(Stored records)
--- START ---
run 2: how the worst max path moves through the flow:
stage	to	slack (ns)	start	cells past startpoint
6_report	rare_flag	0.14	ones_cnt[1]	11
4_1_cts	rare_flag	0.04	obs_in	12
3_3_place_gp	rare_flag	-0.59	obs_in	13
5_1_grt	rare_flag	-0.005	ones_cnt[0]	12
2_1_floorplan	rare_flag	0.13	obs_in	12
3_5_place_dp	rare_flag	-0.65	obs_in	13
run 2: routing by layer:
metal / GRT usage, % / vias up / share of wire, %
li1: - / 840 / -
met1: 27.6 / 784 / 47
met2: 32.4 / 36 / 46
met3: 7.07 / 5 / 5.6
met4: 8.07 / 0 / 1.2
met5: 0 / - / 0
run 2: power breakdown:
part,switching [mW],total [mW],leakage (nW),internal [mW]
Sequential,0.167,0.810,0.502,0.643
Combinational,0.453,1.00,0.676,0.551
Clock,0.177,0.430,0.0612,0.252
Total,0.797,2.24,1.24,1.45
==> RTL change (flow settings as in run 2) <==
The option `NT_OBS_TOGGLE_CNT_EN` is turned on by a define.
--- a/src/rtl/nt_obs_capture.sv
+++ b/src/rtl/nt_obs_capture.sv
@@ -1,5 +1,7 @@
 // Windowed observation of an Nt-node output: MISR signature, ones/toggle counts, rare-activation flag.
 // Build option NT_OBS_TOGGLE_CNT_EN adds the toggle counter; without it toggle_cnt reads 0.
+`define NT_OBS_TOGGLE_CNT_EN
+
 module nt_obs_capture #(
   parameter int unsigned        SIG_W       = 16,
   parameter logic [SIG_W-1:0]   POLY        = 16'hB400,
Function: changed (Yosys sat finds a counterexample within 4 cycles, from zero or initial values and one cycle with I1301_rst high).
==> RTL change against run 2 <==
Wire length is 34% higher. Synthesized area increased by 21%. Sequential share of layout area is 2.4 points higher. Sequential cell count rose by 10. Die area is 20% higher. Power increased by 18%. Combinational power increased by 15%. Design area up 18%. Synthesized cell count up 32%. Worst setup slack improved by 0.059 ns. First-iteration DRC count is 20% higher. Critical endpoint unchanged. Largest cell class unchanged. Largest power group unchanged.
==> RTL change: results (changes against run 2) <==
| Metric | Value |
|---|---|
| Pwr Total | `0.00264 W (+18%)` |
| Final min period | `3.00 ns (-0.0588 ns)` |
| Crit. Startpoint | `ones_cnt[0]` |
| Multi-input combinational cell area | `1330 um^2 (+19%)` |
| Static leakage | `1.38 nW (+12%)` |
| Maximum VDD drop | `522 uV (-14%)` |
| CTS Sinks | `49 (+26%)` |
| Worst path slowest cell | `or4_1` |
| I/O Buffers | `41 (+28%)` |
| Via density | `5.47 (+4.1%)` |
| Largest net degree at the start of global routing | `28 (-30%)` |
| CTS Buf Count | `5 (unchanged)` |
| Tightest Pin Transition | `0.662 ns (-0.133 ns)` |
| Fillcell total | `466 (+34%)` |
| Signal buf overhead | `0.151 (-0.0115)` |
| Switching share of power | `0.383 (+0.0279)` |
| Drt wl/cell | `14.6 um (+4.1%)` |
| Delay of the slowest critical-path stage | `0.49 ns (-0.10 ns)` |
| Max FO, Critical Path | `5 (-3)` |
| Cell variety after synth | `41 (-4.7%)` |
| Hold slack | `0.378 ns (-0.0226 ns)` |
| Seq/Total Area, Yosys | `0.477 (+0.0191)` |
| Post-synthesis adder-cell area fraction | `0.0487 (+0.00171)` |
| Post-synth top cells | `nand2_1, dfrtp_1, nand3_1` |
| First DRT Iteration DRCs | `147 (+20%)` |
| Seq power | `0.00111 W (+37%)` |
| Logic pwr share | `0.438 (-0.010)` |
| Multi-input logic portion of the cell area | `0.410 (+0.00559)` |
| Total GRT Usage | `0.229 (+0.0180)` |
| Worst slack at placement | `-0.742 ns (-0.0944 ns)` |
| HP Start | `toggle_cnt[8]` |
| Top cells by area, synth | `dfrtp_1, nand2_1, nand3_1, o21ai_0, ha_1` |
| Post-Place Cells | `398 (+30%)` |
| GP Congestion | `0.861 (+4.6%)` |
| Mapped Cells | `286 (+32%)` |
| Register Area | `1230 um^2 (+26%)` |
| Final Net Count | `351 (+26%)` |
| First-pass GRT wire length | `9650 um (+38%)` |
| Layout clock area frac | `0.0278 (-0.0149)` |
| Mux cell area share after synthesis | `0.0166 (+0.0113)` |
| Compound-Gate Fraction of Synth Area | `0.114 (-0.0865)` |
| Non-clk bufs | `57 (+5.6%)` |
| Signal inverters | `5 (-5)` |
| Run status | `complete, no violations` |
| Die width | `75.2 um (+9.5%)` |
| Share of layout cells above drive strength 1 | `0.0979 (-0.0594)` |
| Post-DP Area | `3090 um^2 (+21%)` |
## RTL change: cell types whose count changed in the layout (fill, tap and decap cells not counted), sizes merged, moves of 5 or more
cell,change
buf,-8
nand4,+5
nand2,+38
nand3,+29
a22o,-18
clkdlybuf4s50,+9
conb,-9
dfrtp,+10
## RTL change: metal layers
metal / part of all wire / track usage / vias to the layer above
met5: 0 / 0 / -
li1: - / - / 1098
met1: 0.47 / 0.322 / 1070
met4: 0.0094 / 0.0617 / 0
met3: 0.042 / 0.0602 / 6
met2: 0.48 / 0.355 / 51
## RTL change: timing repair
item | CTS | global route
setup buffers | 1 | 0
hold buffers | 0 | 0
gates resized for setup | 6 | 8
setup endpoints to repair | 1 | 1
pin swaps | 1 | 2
--- END ---
Task brief: Each record must appear again, word for word.

Answer box:
run 2: how the worst max path moves through the flow:
stage	to	slack (ns)	start	cells past startpoint
6_report	rare_flag	0.14	ones_cnt[1]	11
4_1_cts	rare_flag	0.04	obs_in	12
3_3_place_gp	rare_flag	-0.59	obs_in	13
5_1_grt	rare_flag	-0.005	ones_cnt[0]	12
2_1_floorplan	rare_flag	0.13	obs_in	12
3_5_place_dp	rare_flag	-0.65	obs_in	13
run 2: routing by layer:
metal / GRT usage, % / vias up / share of wire, %
li1: - / 840 / -
met1: 27.6 / 784 / 47
met2: 32.4 / 36 / 46
met3: 7.07 / 5 / 5.6
met4: 8.07 / 0 / 1.2
met5: 0 / - / 0
run 2: power breakdown:
part,switching [mW],total [mW],leakage (nW),internal [mW]
Sequential,0.167,0.810,0.502,0.643
Combinational,0.453,1.00,0.676,0.551
Clock,0.177,0.430,0.0612,0.252
Total,0.797,2.24,1.24,1.45
==> RTL change (flow settings as in run 2) <==
The option `NT_OBS_TOGGLE_CNT_EN` is turned on by a define.
--- a/src/rtl/nt_obs_capture.sv
+++ b/src/rtl/nt_obs_capture.sv
@@ -1,5 +1,7 @@
 // Windowed observation of an Nt-node output: MISR signature, ones/toggle counts, rare-activation flag.
 // Build option NT_OBS_TOGGLE_CNT_EN adds the toggle counter; without it toggle_cnt reads 0.
+`define NT_OBS_TOGGLE_CNT_EN
+
 module nt_obs_capture #(
   parameter int unsigned        SIG_W       = 16,
   parameter logic [SIG_W-1:0]   POLY        = 16'hB400,
Function: changed (Yosys sat finds a counterexample within 4 cycles, from zero or initial values and one cycle with I1301_rst high).
==> RTL change against run 2 <==
Wire length is 34% higher. Synthesized area increased by 21%. Sequential share of layout area is 2.4 points higher. Sequential cell count rose by 10. Die area is 20% higher. Power increased by 18%. Combinational power increased by 15%. Design area up 18%. Synthesized cell count up 32%. Worst setup slack improved by 0.059 ns. First-iteration DRC count is 20% higher. Critical endpoint unchanged. Largest cell class unchanged. Largest power group unchanged.
==> RTL change: results (changes against run 2) <==
| Metric | Value |
|---|---|
| Pwr Total | `0.00264 W (+18%)` |
| Final min period | `3.00 ns (-0.0588 ns)` |
| Crit. Startpoint | `ones_cnt[0]` |
| Multi-input combinational cell area | `1330 um^2 (+19%)` |
| Static leakage | `1.38 nW (+12%)` |
| Maximum VDD drop | `522 uV (-14%)` |
| CTS Sinks | `49 (+26%)` |
| Worst path slowest cell | `or4_1` |
| I/O Buffers | `41 (+28%)` |
| Via density | `5.47 (+4.1%)` |
| Largest net degree at the start of global routing | `28 (-30%)` |
| CTS Buf Count | `5 (unchanged)` |
| Tightest Pin Transition | `0.662 ns (-0.133 ns)` |
| Fillcell total | `466 (+34%)` |
| Signal buf overhead | `0.151 (-0.0115)` |
| Switching share of power | `0.383 (+0.0279)` |
| Drt wl/cell | `14.6 um (+4.1%)` |
| Delay of the slowest critical-path stage | `0.49 ns (-0.10 ns)` |
| Max FO, Critical Path | `5 (-3)` |
| Cell variety after synth | `41 (-4.7%)` |
| Hold slack | `0.378 ns (-0.0226 ns)` |
| Seq/Total Area, Yosys | `0.477 (+0.0191)` |
| Post-synthesis adder-cell area fraction | `0.0487 (+0.00171)` |
| Post-synth top cells | `nand2_1, dfrtp_1, nand3_1` |
| First DRT Iteration DRCs | `147 (+20%)` |
| Seq power | `0.00111 W (+37%)` |
| Logic pwr share | `0.438 (-0.010)` |
| Multi-input logic portion of the cell area | `0.410 (+0.00559)` |
| Total GRT Usage | `0.229 (+0.0180)` |
| Worst slack at placement | `-0.742 ns (-0.0944 ns)` |
| HP Start | `toggle_cnt[8]` |
| Top cells by area, synth | `dfrtp_1, nand2_1, nand3_1, o21ai_0, ha_1` |
| Post-Place Cells | `398 (+30%)` |
| GP Congestion | `0.861 (+4.6%)` |
| Mapped Cells | `286 (+32%)` |
| Register Area | `1230 um^2 (+26%)` |
| Final Net Count | `351 (+26%)` |
| First-pass GRT wire length | `9650 um (+38%)` |
| Layout clock area frac | `0.0278 (-0.0149)` |
| Mux cell area share after synthesis | `0.0166 (+0.0113)` |
| Compound-Gate Fraction of Synth Area | `0.114 (-0.0865)` |
| Non-clk bufs | `57 (+5.6%)` |
| Signal inverters | `5 (-5)` |
| Run status | `complete, no violations` |
| Die width | `75.2 um (+9.5%)` |
| Share of layout cells above drive strength 1 | `0.0979 (-0.0594)` |
| Post-DP Area | `3090 um^2 (+21%)` |
## RTL change: cell types whose count changed in the layout (fill, tap and decap cells not counted), sizes merged, moves of 5 or more
cell,change
buf,-8
nand4,+5
nand2,+38
nand3,+29
a22o,-18
clkdlybuf4s50,+9
conb,-9
dfrtp,+10
## RTL change: metal layers
metal / part of all wire / track usage / vias to the layer above
met5: 0 / 0 / -
li1: - / - / 1098
met1: 0.47 / 0.322 / 1070
met4: 0.0094 / 0.0617 / 0
met3: 0.042 / 0.0602 / 6
met2: 0.48 / 0.355 / 51
## RTL change: timing repair
item | CTS | global route
setup buffers | 1 | 0
hold buffers | 0 | 0
gates resized for setup | 6 | 8
setup endpoints to repair | 1 | 1
pin swaps | 1 | 2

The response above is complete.